A partir do momento em
que a maneira imperial com que o deputado Artur Lira conduz os trabalhos
na Câmara afronta a Constituição, é a hora de o Supremo intervir. Dois
problemas estão sendo questionados no mandado de segurança do
ex-presidente da Câmara: para ganhar os votos de deputados da oposição, o
presidente da Câmara, deputado Artur Lira fez uma barganha, tirando do
bolso do colete uma emenda aglutinativa na PEC, contemplando o pagamento
dos precatórios relativos ao Fundef, em três anos.

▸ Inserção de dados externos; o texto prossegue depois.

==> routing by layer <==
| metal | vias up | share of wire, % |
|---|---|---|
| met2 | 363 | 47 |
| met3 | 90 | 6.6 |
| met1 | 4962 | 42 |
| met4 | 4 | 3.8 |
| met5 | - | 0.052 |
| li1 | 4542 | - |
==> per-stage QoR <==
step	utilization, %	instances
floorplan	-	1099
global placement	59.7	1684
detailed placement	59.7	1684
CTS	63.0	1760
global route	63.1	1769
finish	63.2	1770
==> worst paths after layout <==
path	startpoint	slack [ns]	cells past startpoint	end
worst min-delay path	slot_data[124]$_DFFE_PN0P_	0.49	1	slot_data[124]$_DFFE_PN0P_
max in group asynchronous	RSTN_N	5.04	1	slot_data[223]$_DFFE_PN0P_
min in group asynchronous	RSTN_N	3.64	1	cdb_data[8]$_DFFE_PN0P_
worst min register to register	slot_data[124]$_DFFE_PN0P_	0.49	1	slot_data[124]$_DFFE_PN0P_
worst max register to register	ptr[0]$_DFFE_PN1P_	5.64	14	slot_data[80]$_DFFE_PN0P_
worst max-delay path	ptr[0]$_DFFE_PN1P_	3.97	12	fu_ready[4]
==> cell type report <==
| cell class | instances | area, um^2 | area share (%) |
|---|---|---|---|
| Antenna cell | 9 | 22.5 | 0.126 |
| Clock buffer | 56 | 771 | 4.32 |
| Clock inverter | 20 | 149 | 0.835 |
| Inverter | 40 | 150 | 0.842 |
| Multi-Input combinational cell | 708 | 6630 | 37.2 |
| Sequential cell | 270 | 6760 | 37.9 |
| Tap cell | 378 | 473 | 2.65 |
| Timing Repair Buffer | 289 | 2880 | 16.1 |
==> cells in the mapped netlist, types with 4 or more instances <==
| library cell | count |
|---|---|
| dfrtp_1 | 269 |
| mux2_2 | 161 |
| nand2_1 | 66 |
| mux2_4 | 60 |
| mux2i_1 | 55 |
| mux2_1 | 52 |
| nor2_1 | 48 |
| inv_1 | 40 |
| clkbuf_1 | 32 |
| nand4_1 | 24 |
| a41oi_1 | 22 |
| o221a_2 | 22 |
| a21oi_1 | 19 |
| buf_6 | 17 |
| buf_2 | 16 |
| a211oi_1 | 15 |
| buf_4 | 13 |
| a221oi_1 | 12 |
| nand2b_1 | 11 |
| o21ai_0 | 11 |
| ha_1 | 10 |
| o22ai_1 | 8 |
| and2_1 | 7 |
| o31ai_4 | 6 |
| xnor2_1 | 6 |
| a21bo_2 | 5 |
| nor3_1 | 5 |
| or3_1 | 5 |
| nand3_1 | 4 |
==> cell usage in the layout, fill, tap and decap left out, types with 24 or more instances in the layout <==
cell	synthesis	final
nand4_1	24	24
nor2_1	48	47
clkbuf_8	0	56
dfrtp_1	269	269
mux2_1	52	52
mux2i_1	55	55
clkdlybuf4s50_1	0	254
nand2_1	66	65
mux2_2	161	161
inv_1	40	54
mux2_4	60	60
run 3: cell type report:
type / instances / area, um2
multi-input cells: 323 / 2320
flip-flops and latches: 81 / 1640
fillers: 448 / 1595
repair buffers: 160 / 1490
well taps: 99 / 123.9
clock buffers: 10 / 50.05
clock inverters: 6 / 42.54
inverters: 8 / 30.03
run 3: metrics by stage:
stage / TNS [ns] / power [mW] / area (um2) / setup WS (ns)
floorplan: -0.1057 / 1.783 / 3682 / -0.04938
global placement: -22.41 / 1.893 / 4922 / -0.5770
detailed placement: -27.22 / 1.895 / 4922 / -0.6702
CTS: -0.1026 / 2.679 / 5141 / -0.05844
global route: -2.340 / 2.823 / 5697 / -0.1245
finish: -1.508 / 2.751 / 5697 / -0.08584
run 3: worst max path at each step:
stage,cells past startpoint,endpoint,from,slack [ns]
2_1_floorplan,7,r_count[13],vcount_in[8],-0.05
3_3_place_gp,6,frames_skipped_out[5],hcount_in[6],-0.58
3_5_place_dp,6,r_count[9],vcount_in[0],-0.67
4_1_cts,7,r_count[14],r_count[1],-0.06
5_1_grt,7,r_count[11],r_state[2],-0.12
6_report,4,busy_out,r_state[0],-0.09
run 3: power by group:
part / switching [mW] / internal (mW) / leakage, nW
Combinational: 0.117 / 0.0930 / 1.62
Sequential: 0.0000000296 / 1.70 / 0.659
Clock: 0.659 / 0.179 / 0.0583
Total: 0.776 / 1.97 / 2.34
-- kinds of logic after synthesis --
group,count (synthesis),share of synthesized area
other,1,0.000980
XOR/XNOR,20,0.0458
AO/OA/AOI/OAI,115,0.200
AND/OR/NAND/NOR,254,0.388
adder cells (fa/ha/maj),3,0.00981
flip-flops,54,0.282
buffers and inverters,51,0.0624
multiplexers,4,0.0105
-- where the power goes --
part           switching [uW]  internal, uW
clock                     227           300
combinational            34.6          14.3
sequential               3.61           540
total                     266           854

Só que essa norma
nunca existiu na PEC.
O procedimento da PEC, para ser
inaugurado, precisa do chamado “apoiamento” de 1/3 dos deputados, o que
não significa que necessariamente votarão a favor da emenda, mas que
consideram que ela deve ser debatida no plenário. [se 312 votaram a favor da emenda, fica claro que é mais que suficiente para suprir a necessidade do chamado apoiamento prévio = cujo valor é mínimo, visto que o parlamentar pode apoiar o apoiamento e votar contra. ] Como essa matéria
surgiu do nada, não houve esse “apoiamento”, o devido processo
legislativo constitucional foi desrespeitado, uma violação à
Constituição. Essa emenda aglutinativa foi colocada em cima da hora e
mudou o sentido da PEC original.
Outra
questão é que o presidente da Câmara já havia acabado o sistema de
votação remota, instituído durante a pandemia, mas deixou que deputados
licenciados para participação na COP26, votassem à distância.
A
falta de transparência na distribuição das emendas, detectada pela
ministra Rosa Weber, impossibilita que o Congresso exerça o mandamento
constitucional que exige “o acompanhamento fidedigno da execução da
programação orçamentária e financeira dos órgãos setoriais do Poder
Executivo”.
O “orçamento impositivo” estabeleceu na Constituição
o “princípio da execução equitativa”, que definiu que a execução do
orçamento deve atender “de forma igualitária e impessoal às emendas
apresentadas, independentemente da autoria”. Na análise de técnicos do
Tribunal de Contas da União (TCU), a execução orçamentária não pode ser
convertida em uma ferramenta de gestão de coalizão, e quem decidiu assim
foi o próprio Congresso.
A utilização das emendas de relator
como uma forma travestida de ressuscitar o caráter discricionário e
politicamente orientado das emendas individuais viola de maneira frontal
essa regra constitucional aprovada de maneira quase unânime na Câmara,
ressaltam os técnicos. Além do mais, num quadro de rigidez orçamentária,
a utilização política das emendas do relator tende a desorganizar os
programas estruturais de políticas públicas, atendendo a pleitos
individuais sem levar em conta projetos nacionais estruturados.
Como
os competidores pelas verbas das emendas do relator são, normalmente,
os próprios companheiros de partido, outro efeito colateral desse abuso,
dizem os técnicos do TCU, é enfraquecer ainda mais as lideranças e
fragmentar ainda mais os partidos, sendo exemplar o caso recente do PDT e
de outros partidos nessa última votação da PEC dos Precatórios.